**INSTRUCTIONS FOR THE TASK:**
Produce as output only the lines below starting at the line with "slack lost 30 ps" and continuing through the line with "r2r_cells: 16", each one exactly as written.

**SUPPLIED ENTRIES:**

What follows belongs to an exercise in optimizing a design on an open flow for small area, a short achievable clock period and few clock cycles per item; a production flow would make more cautious choices.
RTL that was checked went through simulation tests only; none was proved equivalent to the original.
Function not checked in runs 7 and 8: the RTL went through the layout flow alone.
Power figures rest on the tool's default switching activity, not on a simulated workload.

## flow/config.mk

```make
export PLATFORM = sky130hd
export DESIGN_NAME = pfc_pixel_encoder
export DESIGN_NICKNAME = pfc_pixel_encoder
export VERILOG_FILES = /design/flow/design.v
export SDC_FILE = /design/flow/constraint.sdc
export NUM_CORES = 4
export LEC_CHECK = 0
export CAP_MARGIN = 20
export CORE_MARGIN = 2
export CORE_UTILIZATION = 40
export SLEW_MARGIN = 20
```

## flow/constraint.sdc

```tcl
create_clock -name core_clock -period 15.0 [get_ports {clk}]
set_input_delay 3.0000 -clock core_clock [delete_from_list [all_inputs] [get_ports {clk}]]
set_output_delay 3.0000 -clock core_clock [all_outputs]
set_load 0.01 [all_outputs]
```

## flow/design.v

```verilog
module pfc_pixel_encoder (
    input  wire        clk,
    input  wire        rst,         
    input  wire        in_valid,
    output wire        in_ready,
    input  wire [23:0] in_color,    
    input  wire [7:0]  in_bright,
    output wire        out_valid,
    input  wire        out_ready,
    output wire [7:0]  out_data,
    output wire        out_last     
);
    reg  [3:0]  fpos;       
    reg  [21:0] s_q;        
    reg  [1:0]  top_n;      
    reg  [7:0]  p_q;        
    reg  [7:0]  b_q;        
    reg  [1:0]  c_q;        
    reg  [1:0]  c11_q;      
    reg         cact;       
    reg         tk;         
    reg         ovalid;     
    reg         ovalid_o;   
    reg         last_q;     
    reg         irdy;       
    wire [1:0] lane = fpos[3:2];
    wire [1:0] step = fpos[1:0];
    wire f0  = (fpos == 4'd0);
    wire f10 = lane[1] & (step == 2'd2);
    wire f11 = lane[1] & (step == 2'd3);
    wire shift = ovalid ? out_ready : (~f0 | in_valid | tk);
    wire take  = irdy & in_valid;
    wire ld    = shift & in_valid & (f0 | (cact & ~f11));
    wire [7:0] c_lane = lane[1] ? in_color[7:0] : lane[0] ? in_color[15:8] : in_color[23:16];
    wire [1:0] c_sel  = c_lane[2 * step +: 2];
    wire       lane_start = (step == 2'd1);
    wire [1:0] cp   = f0 ? c11_q : c_q;
    wire [7:0] base = lane_start ? 8'd0 : p_q;
    wire [9:0] t    = {2'b00, base}
                    + (cp[0] ? {2'b00, b_q} : 10'd0)
                    + (cp[1] ? {1'b0, b_q, 1'b0} : 10'd0);
    wire [7:0] xl   = {s_q[1:0], s_q[3:2], s_q[5:4], s_q[7:6]};
    wire [8:0] cy;
    assign cy[0] = 1'b1;
    genvar i;
    generate
        for (i = 0; i < 8; i = i + 1) begin : g_conv
            assign cy[i+1] = (p_q[i] ^ xl[i]) ? cy[i] : p_q[i];
        end
    endgenerate
    wire [7:0] q = p_q + {7'd0, cy[8]};
    always @(posedge clk) begin
        if (rst) begin
            fpos   <= 4'd0;
            cact   <= 1'b0;
            tk     <= 1'b0;
            ovalid <= 1'b0;
            ovalid_o <= 1'b0;
            last_q <= 1'b1;
            irdy   <= 1'b0;
        end else begin
            if (shift) begin
                fpos   <= f11 ? 4'd0 : fpos + 4'd1;
                last_q <= f11;
                if (f0) begin
                    ovalid <= tk;
                    ovalid_o <= tk;
                    tk     <= 1'b0;
                end
            end
            if (ld & f0)
                cact <= 1'b1;
            if (ld & f10)
                irdy <= 1'b1;
            if (take) begin
                cact <= 1'b0;
                tk   <= 1'b1;
                irdy <= 1'b0;
            end
        end
    end
    always @(posedge clk) begin
        if (ld) begin
            c_q <= c_sel;
            b_q <= in_bright;
        end
        if (take)
            c11_q <= in_color[7:6];
        if (shift) begin
            p_q <= t[9:2];
            top_n <= ~s_q[21:20];
            if (lane_start)
                s_q <= {s_q[19:8], q, t[1:0]};
            else
                s_q <= {s_q[19:0], t[1:0]};
        end
    end
    assign in_ready  = irdy;
    assign out_valid = ovalid_o;
    assign out_last  = last_q;
    assign out_data  = {{3{top_n[0]}}, 2'b01, {3{top_n[1]}}};
endmodule
```

## flow/flow/run.sh

```bash
#!/bin/bash
export BUFFER_PORTS_ARGS="-buffer_cell sky130_fd_sc_hd__buf_1"
export SETUP_SLACK_MARGIN=11.0
export CTS_ARGS="-repair_clock_nets -dont_use_dummy_load"
bash standard.sh > standard.log 2>&1
```

## flow/standard.sh

```bash
#!/bin/bash
# synth_recipe.tcl (not shown) runs the flow's synth.tcl, then flattens the netlist and writes it again
# the make line also repeats each setting of config.mk as NAME=value (left out here)
make -C /OpenROAD-flow-scripts/flow DESIGN_CONFIG=/design/flow/config.mk WORK_HOME=/design/flow/orfs CLKGATE_MAP_FILE= SYNTH_SCRIPT=/design/flow/synth_recipe.tcl "${@:-finish}"
```

==> results of run 1 <==
==> how the worst min path moves through the flow <==
stage,from,to,cells after the start
3_5_place_dp,s_q[18],s_q[20],0
6_report,s_q[18],s_q[20],0
2_1_floorplan,s_q[8],s_q[10],0
4_1_cts,s_q[18],s_q[20],0
5_1_grt,s_q[19],s_q[21],0
3_3_place_gp,s_q[17],s_q[19],0
==> power by group <==
group          switching [W]  internal [W]
Combinational       0.000119      0.000106
Clock              0.0000426     0.0000302
Sequential         0.0000373      0.000228
==> final cells by class <==
class	count	area [µm²]
clock buffers	5	68.8
well taps	99	124
inverters	21	78.8
fillers	668	3900
flip-flops and latches	53	1500
repair buffers	46	193
multi-input cells	164	1310
==> stage by stage <==
| stage | cells | power, W |
|---|---|---|
| after CTS | 388 | 0.000568 |
| after global routing | 388 | 0.000610 |
| after floorplan | 250 | 0.000439 |
| final | 388 | 0.000563 |
| after detailed placement | 382 | 0.000493 |
| after global placement | 382 | 0.000485 |
==> logic make-up after synthesis <==
kind of cell,synth area share
and+or+nand+nor,0.122
DFF,0.510
AOI/OAI and AO/OA,0.0932
buffers and inverters,0.0527
adders and majority gates,0.118
muxes,0.0715
xor gates and xnor gates,0.0298
other,0.00255
==> per-layer routing <==
metal  wire, µm  vias up
met3        292        5
li1           -      953
met1       2350      941
met2       2490       63
met5          0        -
met4         29        0
==> state kept, by name (all words and copies together), names as in the netlist <==
name / cells
top_n: 2
fpos: 4
last_q: 1
c_q: 2
s_q: 22
b_q: 8
cact: 1
tk: 1
irdy: 1
p_q: 8
ovalid: 1
c11_q: 2
==> cell usage in the layout (no fill, tap or decap), types with 2 or more instances in the layout <==
cell / n
conb_1: 2
xnor2_1: 6
buf_1: 44
nand2b_1: 8
and2_1: 3
mux4_2: 6
a22oi_1: 3
nor2b_1: 4
mux2_2: 4
mux2i_1: 3
fa_1: 8
nand2_1: 22
xor2_1: 4
clkbuf_8: 5
nor3_1: 2
nor2_1: 23
inv_1: 21
a21oi_1: 16
o21ai_0: 5
ha_1: 15
and3_1: 2
edfxtp_1: 44
dfxtp_1: 8
o21a_1: 2
o22ai_1: 4
nand3_1: 4
==> timing repair <==
| item | 4_1_cts | 5_1_grt |
|---|---|---|
| resized for setup | 1 | 6 |
| hold endpoints to repair | 0 | 0 |
| endpoints found under the setup margin | 4 | 7 |
| setup buffers | 1 | 0 |
| hold buffers | 0 | 0 |
==> synthesized netlist by cell type, types with 2 or more instances <==
master,instances,share of area
mux4_2,6,0.046
a21oi_1,16,0.027
ha_1,15,0.064
edfxtp_1,44,0.45
mux2_2,4,0.015
nor2b_1,4,0.0085
buf_4,6,0.015
nor3_1,3,0.0051
mux2i_1,3,0.010
dfxtp_1,9,0.061
nand2_1,22,0.028
a22oi_1,3,0.0077
o21ai_0,5,0.0085
nor2_1,23,0.029
xor2_1,4,0.012
nand3_1,4,0.0068
o21a_1,2,0.0051
and3_1,2,0.0043
inv_1,21,0.027
xnor2_1,6,0.018
o22ai_1,4,0.0085
a21boi_0,2,0.0051
and2_1,3,0.0064
fa_1,8,0.054
conb_1,2,0.0026
nand2b_1,9,0.019
clkbuf_1,3,0.0038
==> results.yml, run 1 <==
synth:
  synthCells: 250
  synth_edf_count: 44
  synth_seq_cells: 53
  synth.avg_cell_area_um2: 11.8
  yosys.cell_types.count: 44
  ys_dominant_reg_cell: "edfxtp_1"
  synth_warnings: 1
  synth-seq-area-share: 0.510
  synthArstFlopShare: 0
  syn_area_um2: 2940
  syn_nets: 309
worst_setup_path:
  reg2reg_to: "p_q[7]"
  crit_slowest_cell: "dfxtp_1"
  start_kind: "flip-flop"
  required_ps: 12000
  cp-end-kind: "output port"
  critPathKind: "flip-flop to output port"
  critPathTopFamily: "flip-flops"
  critPathCapture: "out_valid"
  cp-startpoint: "ovalid"
  cp_num_buf_inv: 1
  r2r_cells: 15
  cp_max_fo: 4
  critical_path.max_stage_delay_ps: 450
  arrival_ps: 930
  r2r-start: "fpos[1]"
  r2r_setup_slack_ps: 11230
  cp.depth: 1
  path_cells: "buf_1"
global_routing:
  grt_max_degree: 41
  grt_use_met3: 0.0293
  gr-usage-met1: 0.177
  top_usage_layer: "met2"
  grt_first_pass_wirelength_um: 8820
  grt-ovfl-total: 0
  antenna_found_initial: 0
  grt_pass1_vias: 1922
  grtUsageMet2: 0.230
  grt_usage: 0.133
die:
  row_count: 31
  die_x_um: 89.8
  io_pins: 47
  die_h_um: 89.8
  start_util: 0.410
  core_area_um2: 7180
  dieArea_um2: 8060
clock_network:
  ctsHtreeMaxLevel: 2
  numCtsBuffers: 5
  cts_tree: "built"
  path_clk_slew_ps: 100
  clk-insertion-delay-late_ps: 300
  cts-root-buf: "clkbuf_8"
  cts.sinks: 53
  clk_path_buf_depth: 2
timing:
  drv_slew: 0
  slew_headroom: 0.542
  max_freq_ghz: 0.255
  whs_ps: 432
  rsz0062_at_grt: "yes"
  setup_viol: 0
  tns_ps: 0
  finalCriticalPeriod_ps: 3930
  post-route-period-util: 0.262
  max_slew.worst_pin.slew_ps: 687
  fin_skew_ps: 25.9
  hold_violations: 0
  layout_setup_ws_ps: 11070
routing:
  ant_nets: 0
  first_pass_iters: 4
  drcViolationCount: 0
  via_per_inst: 5.06
  num_vias: 1962
  first_iter_violations: 98
  wl_per_cell_um: 13.3
  routed_wirelength_um: 5160
place:
  hpwlAfterDp_um: 3920
  port-buffer-count: 44
  dp_slack_ps: 10650
  place_congestion: 0.813
  placed_cell_area_um2: 3180
power_and_ir_drop:
  powerDensity_nw_per_um2: 172
  irDropWorstVdd_mv: 0.0654
  leakage_nw: 1.25
run_status:
  status: "finished clean"
finish:
  utilization: 0.456
  synthToLayoutAreaGrowth_pct: 11.2
  fin_nets: 350
  drive_gt1_frac: 0.0796
  num_antenna_cells: 0
  stdcell_area_um2: 3270
worst_hold_path:
  hold_path.class: "flip-flop to flip-flop"
flow_run:
  cap_viol_max_count: 0
Testbench counts, summed over its fixed seeds: cycles 24,688, items 2,048.
==> run 2, diff against run 1 <==
==> flow/flow/run.sh (replaced) <==
#!/bin/bash
export BUFFER_PORTS_ARGS="-buffer_cell sky130_fd_sc_hd__buf_1"
export SETUP_SLACK_MARGIN=10.9
export CTS_ARGS="-repair_clock_nets -dont_use_dummy_load"
bash standard.sh > standard.log 2>&1
--- a/flow/config.mk
+++ b/flow/config.mk
@@ -10,2 +10,3 @@
 export CORE_UTILIZATION = 40
+export PLACE_DENSITY = 0.5
 export SLEW_MARGIN = 20
==> run 2 against run 1 <==
  * Still clean on timing, DRC and antenna
  * Fmax down 0.24%
  * Clock-buffer cell count stayed put
  * Cell area decreased by 0.42%
  * Clock skew shrank 13 ps
  * Worst setup slack got worse by 9.3 ps
  * Sequential share of layout area rose by 0.19 points
  * Non-clock buffer count stayed put
  * Critical path depth grew 4
  * Area after synthesis did not move
  * Global-route usage fell by 0.76 points
  * Final cell count is the same
  * Sequential power barely moved
  * Largest cell class unchanged
==> results.yml, run 2 <==
worst_setup_path:
  start_kind: "primary input"
  crit_slowest_cell: "a311o_1"
  cp-end-kind: "flip-flop"
  required_ps: 15200
  cp_num_buf_inv: 2
  critPathTopFamily: "compound AO/OA/AOI/OAI gates"
  cp_max_fo: 40
  arrival_ps: 4130
  critPathKind: "primary input to flip-flop"
  path_cells: "buf_1 > nor3_1 > a21boi_4 > buf_6 > a311o_1"
  critical_path.max_stage_delay_ps: 380
synth:
  synthAdderAreaFrac: 0.118
  synth_seq_cells: 53
  synth_simple_gate_area_share: 0.122
  yosysMostFrequentCell: "edfxtp_1"
  synth_top_family_by_area: "simple AND/OR/NAND/NOR gates"
  synth_area_leaders: "edfxtp_1, ha_1, dfxtp_1, fa_1, mux4_2"
  synth.avg_cell_area_um2: 11.8
  synth_top_area_frac: 0.449
  syn_nets: 309
  synth_edf_count: 44
  synth_top_area_cell: "edfxtp_1"
  synthCells: 250
  synth-seq-area-share: 0.510
  synth_commonest_cells: "edfxtp_1, nor2_1, nand2_1"
  synth_warnings: 1
  synth-xor-area-share: 0.0298
  yosys.cell_types.count: 44
  ys_dominant_reg_cell: "edfxtp_1"
  syn_area_um2: 2940
  synth_compound_area_frac: 0.0932
  synthArstFlopShare: 0
  synth.mux.area_fraction: 0.0715
finish:
  synthToLayoutAreaGrowth_pct: 10.8
  num_antenna_cells: 0
  finalNonFillerCells: 388
  top_regs: "s_q: 22 flops, b_q: 8 flops, p_q: 8 flops"
  nFillCells: 719
  fin_nets: 350
  largest_register_ffs: 22
  max_flop_register: "s_q"
  drive_gt1_frac: 0.0761
  final_cell_mix: "edfxtp_1, buf_1, nor2_1"
routing:
  routed_wirelength_um: 4940
  first_pass_iters: 4
  ant_nets: 0
  num_vias: 1893
  wl_per_cell_um: 12.7
  drcViolationCount: 0
  first_iter_violations: 71
  via_per_inst: 4.88
timing:
  slew_headroom: 0.527
  fin_skew_ps: 13.3
  post-route-period-util: 0.262
  setup_viol: 0
  max_freq_ghz: 0.254
  max_slew.worst_pin.slew_ps: 710
  finalCriticalPeriod_ps: 3940
  tns_ps: 0
  hold_violations: 0
  rsz0062_at_grt: "no"
  drv_slew: 0
place:
  hpwlAfterDp_um: 3690
  place_congestion: 0.772
  port-buffer-count: 44
  place_inst: 382
power_and_ir_drop:
  irDropWorstVdd_mv: 0.0507
  leakage_nw: 1.25
  powerDensity_nw_per_um2: 171
clock_network:
  cts.sinks: 53
  clk_path_buf_depth: 2
  numCtsBuffers: 5
  ctsHtreeMaxLevel: 2
  cts_tree: "built"
  cts-root-buf: "clkbuf_8"
  path_clk_slew_ps: 90
  clk-insertion-delay-late_ps: 300
  hold_buffers: 0
global_routing:
  grt_max_degree: 41
  grt_usage: 0.126
  grt_first_pass_wirelength_um: 8250
  antenna_found_initial: 0
  grt-ovfl-total: 0
  grt_pass1_vias: 1791
die:
  row_count: 31
  start_util: 0.410
  io_pins: 47
  dieArea_um2: 8060
  die_x_um: 89.8
  core_area_um2: 7180
  die_h_um: 89.8
flow_run:
  cap_viol_max_count: 0
worst_hold_path:
  hold_path.class: "flip-flop to flip-flop"
run_status:
  status: "finished clean"
-- run 2: final cells by class --
| class | count | area (µm²) | area share |
|---|---|---|---|
| repair buffers | 46 | 184 | 0.0565 |
| inverters | 21 | 78.8 | 0.0242 |
| multi-input cells | 164 | 1300 | 0.399 |
| flip-flops and latches | 53 | 1500 | 0.461 |
| well taps | 99 | 124 | 0.0380 |
| clock buffers | 5 | 68.8 | 0.0211 |
-- run 2: logic make-up after synthesis --
kind of cell	Yosys count
flops	53
xor+xnor	10
buf+inv	33
compound gates	42
simple gates	74
other cells	2
mux	13
fa+ha+maj	23
-- run 2: worst paths after layout --
kind | start | slack (ps) | endpoint | cells past startpoint
max reg2reg | fpos[1] | 11350 | p_q[5] | 15
min | s_q[9] | 420 | s_q[11] | 0
min reg2reg | s_q[9] | 420 | s_q[11] | 0
max | in_valid | 11060 | last_q | 5
-- run 2: metrics by stage --
step | hold WS (ps) | utilization | power, W | area, µm² | setup WS, ps
2_1_floorplan | 400 | - | 0.000439 | 2960 | 10660
3_3_place_gp | 406 | 0.443 | 0.000488 | 3180 | 10690
3_5_place_dp | 405 | 0.443 | 0.000490 | 3180 | 10640
4_1_cts | 422 | 0.452 | 0.000563 | 3250 | 10960
5_1_grt | 418 | 0.454 | 0.000606 | 3260 | 10960
6_report | 417 | 0.454 | 0.000556 | 3260 | 11060
-- run 2: where the power goes --
group,internal (W),switching (W)
Sequential,0.000228,0.0000386
Clock,0.0000302,0.0000414
Combinational,0.000104,0.000113
Total,0.000363,0.000193
-- run 2: what timing repair did --
| item | 4_1_cts | 5_1_grt |
|---|---|---|
| buffers inserted | 0 | 1 |
| gates resized for setup | 0 | 3 |
| setup endpoints to repair | 0 | 5 |
-- run 2: layer usage --
metal  GRT usage  routed length, µm  vias to the layer above
met5           0                  0                        -
met4      0.0269                 38                        0
met3      0.0277                181                        6
met2       0.206               2170                       41
met1       0.172               2550                      893
li1            -                  -                      953
-- run 2: worst register-to-register path: stages (launching register included) --
cell      delay [ps]
dfxtp_1          400
inv_1            210
ha_1             180
nor3b_4          230
mux2_2           440
nand2_1          130
fa_1             420
inv_1             70
ha_1             180
inv_1             60
fa_1             390
nor2b_1          120
o21ai_0          100
a21boi_1         260
o21ai_0          160
a21oi_1          160
==> run 3, diff against run 2 <==
--- a/flow/config.mk
+++ b/flow/config.mk
@@ -10,3 +10,3 @@
 export CORE_UTILIZATION = 40
-export PLACE_DENSITY = 0.5
+export GPL_TIMING_DRIVEN = 0
 export SLEW_MARGIN = 20
==> run 3 against run 2 <==
  * Clock power shrank 1%
  * Clock-buffer cell count is the same
  * Via count grew 2.2%
  * Total power grew 1.9%
  * Sequential cell count is the same
  * Wire length shrank 2.6%
  * Worst setup slack lost 30 ps
  * Die area is the same
  * Cell area grew 3.6%
  * Utilization grew 1.7 points
  * Final cell count grew 3.6%
  * Fmax shrank 0.77%
  * Critical endpoint is now out_data[1]
  * Largest power group unchanged
==> results.yml, run 3 <==
routing:
  via_per_inst: 4.81
  ant_nets: 0
  first_iter_violations: 71
  drcViolationCount: 0
  num_vias: 1935
  wl_per_cell_um: 12.0
  routed_wirelength_um: 4810
  first_pass_iters: 4
finish:
  drive_gt1_frac: 0.109
  max_flop_register: "s_q"
  fin_nets: 364
  final_cell_mix: "buf_1, edfxtp_1, nor2_1"
  synthToLayoutAreaGrowth_pct: 14.8
  largest_register_ffs: 22
  nFillCells: 680
  num_antenna_cells: 0
  utilization: 0.471
  top_regs: "s_q: 22 flops, b_q: 8 flops, p_q: 8 flops"
worst_setup_path:
  required_ps: 12000
  arrival_ps: 970
  r2r_cells: 16
  critical_path.max_stage_delay_ps: 410
  cp_max_fo: 3
  critPathKind: "flip-flop to output port"
  path_cells: "buf_4 > buf_1"
  r2r_setup_slack_ps: 11260
  reg2reg_to: "p_q[5]"
  start_kind: "flip-flop"
  crit_slowest_cell: "edfxtp_1"
  cp-end-kind: "output port"
  r2r-start: "fpos[0]"
power_and_ir_drop:
  seqPwrFrac: 0.463
  irDropWorstVdd_mv: 0.0568
  p_clk_frac: 0.125
  leakage_nw: 1.31
  p_int_w: 0.000372
  swShare: 0.344
  p_comb_frac: 0.412
  p_sw_w: 0.000195
  powerDensity_nw_per_um2: 168
synth:
  yosys.cell_types.count: 44
  synth_warnings: 1
  synth_commonest_cells: "edfxtp_1, nor2_1, nand2_1"
  synth.avg_cell_area_um2: 11.8
  synth_area_leaders: "edfxtp_1, ha_1, dfxtp_1, fa_1, mux4_2"
  synthCells: 250
  synth-seq-area-share: 0.510
  synthArstFlopShare: 0
  syn_nets: 309
  yosysMostFrequentCell: "edfxtp_1"
  ys_dominant_reg_cell: "edfxtp_1"
  syn_area_um2: 2940
  synth_top_area_frac: 0.449
  synth_edf_count: 44
  synth_top_area_cell: "edfxtp_1"
  synth_seq_cells: 53
clock_network:
  cts_tree: "built"
  path_clk_slew_ps: 90
  clk-insertion-delay-late_ps: 290
  ctsHtreeMaxLevel: 2
  cts-root-buf: "clkbuf_8"
  numCtsBuffers: 5
  clk_path_buf_depth: 2
  cts.sinks: 53
timing:
  max_slew.worst_pin.slew_ps: 598
  whs_ps: 414
  layout_setup_ws_ps: 11030
  fin_skew_ps: 13.8
  hold_violations: 0
  drv_slew: 0
  max_freq_ghz: 0.252
  rsz0062_at_grt: "no"
  tns_ps: 0
  slew_headroom: 0.599
  finalCriticalPeriod_ps: 3970
  post-route-period-util: 0.264
  setup_viol: 0
global_routing:
  antenna_found_initial: 0
  grt_pass1_vias: 1964
  grt_max_degree: 20
  grt_first_pass_wirelength_um: 8530
  grt_usage: 0.128
  grt-ovfl-total: 0
die:
  dieArea_um2: 8060
  die_x_um: 89.8
  core_area_um2: 7180
  io_pins: 47
  die_h_um: 89.8
  row_count: 31
  start_util: 0.410
worst_hold_path:
  whs_path_depth: 0
  hold_path.class: "flip-flop to flip-flop"
  hp-start: "s_q[12]"
  holdPathEnd: "s_q[14]"
place:
  place_congestion: 0.802
  hpwlAfterDp_um: 3680
  port-buffer-count: 43
  dp_slack_ps: 10540
flow_run:
  cap_viol_max_count: 0
run_status:
  status: "finished clean"
==> run 3: cell types whose count changed in the layout (fill, tap and decap cells not counted) <==
cell      previous run  this run
nor3_1               3         2
buf_4                1         9
a21boi_2             0         1
buf_16               0         1
dfxtp_2              1         0
clkbuf_1             0         3
buf_2                0         1
nor3_2               0         1
dfxtp_1              8         9
==> run 3: through the flow <==
step                power (W)  std cells  cell area (µm²)
CTS                  0.000570        399             3350
floorplan            0.000439        250             2960
finish               0.000567        402             3380
detailed placement   0.000497        393             3270
global placement     0.000489        392             3240
global route         0.000618        402             3380
==> run 3: power groups by stage <==
stage	registers [W]	clock network, W	logic (W)
after floorplan	0.000256	0	0.000183
after global placement	0.000266	0	0.000223
after detailed placement	0.000265	0	0.000231
after CTS	0.000263	0.0000736	0.000233
after global routing	0.000270	0.0000786	0.000270
final	0.000263	0.0000707	0.000233
==> run 3: area by class of cell <==
| class | count | area [µm²] | share of cell area |
|---|---|---|---|
| sequential | 53 | 1500 | 0.445 |
| timing repair buffer | 47 | 211 | 0.0626 |
| clock buffer | 5 | 68.8 | 0.0204 |
| tap | 99 | 124 | 0.0367 |
| buffer | 12 | 76.3 | 0.0226 |
| inverter | 21 | 78.8 | 0.0233 |
| multi-input combinational | 165 | 1320 | 0.390 |
==> run 3: worst max path at each step <==
| stage | start | end | slack [ps] |
|---|---|---|---|
| 6_report | top_n[1] | out_data[1] | 11030 |
| 3_3_place_gp | in_valid | fpos[2] | 10240 |
| 5_1_grt | fpos[0] | p_q[5] | 10950 |
| 2_1_floorplan | out_ready | last_q | 10660 |
| 4_1_cts | fpos[0] | p_q[5] | 11000 |
| 3_5_place_dp | in_valid | top_n[1] | 10540 |
==> run 3: what timing repair did <==
item                                   CTS  global route
cloned                                   1             0
endpoints found under the hold margin    0             0
resized for setup                        1             1
hold buffers                             0             0
setup endpoints to repair               21             3
buffers inserted                         0             3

**ANSWER BOX:**
  * Worst setup slack lost 30 ps
  * Die area is the same
  * Cell area grew 3.6%
  * Utilization grew 1.7 points
  * Final cell count grew 3.6%
  * Fmax shrank 0.77%
  * Critical endpoint is now out_data[1]
  * Largest power group unchanged
==> results.yml, run 3 <==
routing:
  via_per_inst: 4.81
  ant_nets: 0
  first_iter_violations: 71
  drcViolationCount: 0
  num_vias: 1935
  wl_per_cell_um: 12.0
  routed_wirelength_um: 4810
  first_pass_iters: 4
finish:
  drive_gt1_frac: 0.109
  max_flop_register: "s_q"
  fin_nets: 364
  final_cell_mix: "buf_1, edfxtp_1, nor2_1"
  synthToLayoutAreaGrowth_pct: 14.8
  largest_register_ffs: 22
  nFillCells: 680
  num_antenna_cells: 0
  utilization: 0.471
  top_regs: "s_q: 22 flops, b_q: 8 flops, p_q: 8 flops"
worst_setup_path:
  required_ps: 12000
  arrival_ps: 970
  r2r_cells: 16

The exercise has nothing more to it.